§ **EXERCISE**
Scan the records below for the line with "else if(move_right &&" and the line with "export DESIGN_NICKNAME = divfreq_1Hz". Repeat those two lines and every line between them exactly, and nothing else.

§ **STUDY MATERIAL**
==> ./design.v <==
module dram(
	input i_clk,
	output reg ddr_clk = 0,
	output ddr_clk_c,
	inout [3:0] Q,
	output reg CS_b = 1,
	output reg ODT = 0,
	output reg RAS_b = 1,
	output reg CAS_b,
	output reg WE_b = 1,
	output reg [1:0] BA = 0,
	output [13:0] A,
	inout DQS,
	output DM,
	output reg CKE = 0,
	input CEb_in,
	inout [7:0] Q_f,
	input WEb_f,
	input [23:0] A_f,
	input rst,
	output ready,
	output bdir,  
	output dbg
);
wire [25:0] full_addr = {2'b00, A_f[23:0]};
assign Q = writing ? (rw_step >= 2 ? Q_f[3:0] : Q_f[7:4]) : 4'hz;
assign DQS = writing ? DQS_ll : 1'bz;
assign DM = !writing || rw_step == 0 || !counter_expired;
reg [13:0] init_A;
always @(*) begin
	casez(init_step)
		default: init_A = 0;
		7'b?000101: init_A = 1<<10;
		7'b?010001: init_A = (1 << 8);
		7'b?010100: init_A = 1<<10;
		7'b?011110: init_A = ('b010 | 0 | (3 << 4) | 0 | ((2 - 1) << 9) | 0);
		7'b?100001: init_A = (0 | (1 << 6) | 0 | (0 << 3) | (1 << 10) | 0) | (7 << 7);
		7'b?100100: init_A = (0 | (1 << 6) | 0 | (0 << 3) | (1 << 10) | 0);
	endcase
end
reg [1:0] BA_init;
always @(*) begin
	casez(init_step)
		default: BA_init = 2'bxx;  
		7'b?000111: BA_init = 2'b10;
		7'b?001010: BA_init = 2'b11;
		7'b?001101: BA_init = 2'b01;
		7'b?010000: BA_init = 2'b00;
		7'b?011101: BA_init = 2'b00;
		7'b?100000: BA_init = 2'b01;
		7'b?100011: BA_init = 2'b01;
	endcase
end
wire [13:0] ready_A = state == 1 ? row_address : {3'b000, column_address[10], 1'b0, column_address[9:0]};
assign A = init_done ? ready_A : init_A;
assign ddr_clk_c = !ddr_clk;
reg init_done;
reg [2:0] state;
reg [7:0] counter = 255;
reg [1:0] rw_step;
reg [8:0] command_timeout = 0;
reg writing;
reg DQS_l;
reg DQS_ll;
reg last_DQS;
reg ready_l;
reg needs_precharge;
reg [13:0] row_address_l;
reg latch_command = 0;
reg [6:0] init_step;
reg CE_edge = 1;
reg CE_edge_edge = 1;
reg [7:0] dbuff;
wire [7:0] counter_dec = counter - 1;
wire counter_expired = counter == 0;
assign bdir = WEb_f && !CEb_in;
assign Q_f = bdir ? dbuff : 8'hzz;
assign ready = ready_l && !latch_command;
wire [10:0] column_address = {full_addr[9:0], 1'b0};
wire [13:0] row_address = full_addr[23:10];
assign dbg = latch_command;
always @(negedge i_clk) DQS_ll <= DQS_l;
always @(posedge i_clk) begin
	if(!rst) begin
		CKE <= 0;
		CS_b <= 1;
		CAS_b <= 1;
		ready_l <= 0;
		init_done <= 0;
		state <= 0;
		DQS_l <= 0;
		writing <= 0;
		rw_step <= 0;
		init_step <= 0;
		needs_precharge <= 0;
		ODT <= 0;
	end else begin
		ddr_clk <= !ddr_clk;
		if(command_timeout) command_timeout <= command_timeout - 1;
		last_DQS <= DQS;
		if(counter_expired && state[1] ) begin
			rw_step <= rw_step - 1;
			if(rw_step == 0) begin
				state <= 0;
				ready_l <= 1;
				counter <= writing ? 2 : 0;
			end
			DQS_l <= !DQS_l;
			if(!writing && (rw_step == 1 || rw_step == 2)) dbuff <= {Q, dbuff[7:4]};
		end else if(init_done && ddr_clk) begin
			CS_b <= 1;
			RAS_b <= 1;
			CAS_b <= 1;
			WE_b <= 1;
			if(ready) begin
				CE_edge_edge <= CE_edge;
				CE_edge <= CEb_in;
				latch_command <= (CE_edge && !CEb_in) || (CE_edge_edge && !CE_edge) || (CE_edge_edge && !CEb_in);  
			end
			if(!counter_expired) begin
				counter <= counter_dec;
			end else if(state == 4) begin
				activate();
			end else if(state == 5) begin
				refresh();
				state <= 0;
				ready_l <= 1;
			end else if(state) begin
				if(WEb_f) begin
					begin_read();
				end else begin
					begin_write();
				end
			end else begin
				writing <= 0;
				if(!command_timeout && needs_precharge) begin
					needs_precharge <= 0;
					precharge();
					state <= 5;
				end else begin
					if(latch_command) begin
						ready_l <= 0;
						latch_command <= 0;
						CE_edge_edge <= CEb_in;
						CE_edge <= CEb_in;
						if(command_timeout) begin
							if(row_address == row_address_l && full_addr[25:24] == BA) begin
								if(WEb_f) begin
									begin_read();
								end else begin
									begin_write();
								end
							end else begin
								precharge();
								state <= 4;
							end
						end else begin
							activate();
							command_timeout <= 511;
							needs_precharge <= 1;
						end
					end else if(!command_timeout) begin
						refresh();
					end
				end
			end
		end
		if(CEb_in) dbuff <= 8'hAA;
		if(ddr_clk && !init_done) begin
			if(init_step == 1) begin
				CKE <= 1;
			end
			if(init_step == 2) begin
				counter <= 255;
			end
			if(init_step == 4 || init_step == 19) begin
				CS_b <= 0;
				RAS_b <= 0;
				WE_b <= 0;
			end
			if(init_step == 5 || init_step == 20) begin
				CS_b <= 1;
				RAS_b <= 1;
				WE_b <= 1;
				counter <= 255;
			end
			if(init_step == 7 || init_step == 10 || init_step == 13
			|| init_step == 16 || init_step == 29 || init_step == 32
			|| init_step == 35) begin
				BA <= BA_init;
				CS_b <= 0;
				RAS_b <= 0;
				CAS_b <= 0;
				WE_b <= 0;
			end
			if(init_step == 8 || init_step == 11 || init_step == 14
			|| init_step == 17 || init_step == 30 || init_step == 33
			|| init_step == 36) begin
				CS_b <= 1;
				RAS_b <= 1;
				CAS_b <= 1;
				WE_b <= 1;
				counter <= 255;
			end
			if(init_step == 22 || init_step == 25) begin
				CS_b <= 0;
				RAS_b <= 0;
				CAS_b <= 0;
				counter <= 255;
			end
			if(init_step == 23 || init_step == 26) begin
				CS_b <= 1;
				RAS_b <= 1;
				CAS_b <= 1;
			end
			if(init_step == 38) begin
				init_done <= 1;
				ODT <= 1;
				ready_l <= 1;
			end
			if(init_step[6]) counter <= 255;
			if(counter_expired) begin
				init_step <= init_step + 1;
			end else counter <= counter_dec;
		end
	end
end
task begin_read();
	begin
		CS_b <= 0;
		CAS_b <= 0;
		counter <= (3);
		rw_step <= 3;
		state <= 2;
		last_DQS <= 0;
		dbuff <= 0;
	end
endtask
task begin_write();
	begin
		writing <= 1;
		DQS_l <= 0;
		CS_b <= 0;
		CAS_b <= 0;
		WE_b <= 0;
		counter <= (3-1);
		rw_step <= 3;
		state <= 3;
	end
endtask
task activate();
	begin
		CS_b <= 0;
		RAS_b <= 0;
		BA <= full_addr[25:24];
		state <= 1;
		counter <= 1;
		row_address_l <= row_address;
	end
endtask
task precharge();
	begin
		CS_b <= 0;
		RAS_b <= 0;
		WE_b <= 0;
		counter <= 1;
	end
endtask
task refresh();
	begin
		CS_b <= 0;
		RAS_b <= 0;
		CAS_b <= 0;
		counter <= 4;
	end
endtask
endmodule
==> flow/design.v <==
module block_control
(
		clk,
		clk_1Hz,
		reset,
		load_next_block,
		fall_down,
		move_left,
		move_right,
		move_down,
		move_left_en,
		move_right_en,
		move_down_en,
		cur_x,
		cur_y
);
	input clk;
	input clk_1Hz;
	input reset;
	input load_next_block;
	input fall_down;
	input	move_left;
	input	move_right;
	input	move_down;
	input move_left_en;
	input move_right_en;
	input move_down_en;
	output reg [3:0]cur_x;
	output reg [3:0]cur_y;
	always@(posedge clk,posedge reset)
		begin
			if(reset)
				begin
					cur_x <= 3;
					cur_y <= 0;
				end
			else if(load_next_block)
				begin
					cur_x <= 3;
					cur_y <= 0;
				end
			else if(move_left && move_left_en && (cur_x - 1) != 0 )
				cur_x <= cur_x - 1'b1;
			else if(move_right && move_right_en && (cur_x + 1) != 9) 
				cur_x <= cur_x + 1'b1;
			else if(move_down && move_down_en)
				cur_y <= cur_y + 1'b1;
			else if(fall_down && move_down_en)
				cur_y <= cur_y + 1'b1;
		end
endmodule
File: run.sh
#!/bin/bash
# OpenROAD 26Q1-2900-gdf79404cd8, Yosys 0.63+post, stock flow scripts
make -C /OpenROAD-flow-scripts/flow DESIGN_CONFIG=/design/flow/config.mk WORK_HOME=/design/flow/orfs finish
File: config.mk
export PLATFORM = sky130hd
export DESIGN_NAME = divfreq_1Hz
export DESIGN_NICKNAME = divfreq_1Hz
export VERILOG_FILES = /design/flow/design.v
export SDC_FILE = /design/flow/constraint.sdc
export NUM_CORES = 4
export LEC_CHECK = 1
export CORE_UTILIZATION = 30
File: constraint.sdc
current_design divfreq_1Hz

set clk_period 4.5
set clk_io_pct 0.2

create_clock -name clk0 -period $clk_period [get_ports {clk_in}]

set non_clock_inputs [all_inputs -no_clocks]
set_input_delay [expr $clk_period * $clk_io_pct] -clock clk0 $non_clock_inputs
set_output_delay [expr $clk_period * $clk_io_pct] -clock clk0 [all_outputs]
File: design.v
module divfreq_1Hz
(
	output reg clk_out,
	input clk_in
);
	 parameter N = 5;  
	 parameter k = (25000000 / N);
	 integer		count;
	 initial
	 begin
		count = 0;
		clk_out = 0;
	 end
	 always@(posedge clk_in)
		if(count == (N-1))
			begin
				count = 0;
				clk_out =~clk_out;
			end
		else
				count = count + 1;
endmodule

§ **RESPONSE**
			else if(move_right && move_right_en && (cur_x + 1) != 9) 
				cur_x <= cur_x + 1'b1;
			else if(move_down && move_down_en)
				cur_y <= cur_y + 1'b1;
			else if(fall_down && move_down_en)
				cur_y <= cur_y + 1'b1;
		end
endmodule
File: run.sh
#!/bin/bash
# OpenROAD 26Q1-2900-gdf79404cd8, Yosys 0.63+post, stock flow scripts
make -C /OpenROAD-flow-scripts/flow DESIGN_CONFIG=/design/flow/config.mk WORK_HOME=/design/flow/orfs finish
File: config.mk
export PLATFORM = sky130hd
export DESIGN_NAME = divfreq_1Hz
export DESIGN_NICKNAME = divfreq_1Hz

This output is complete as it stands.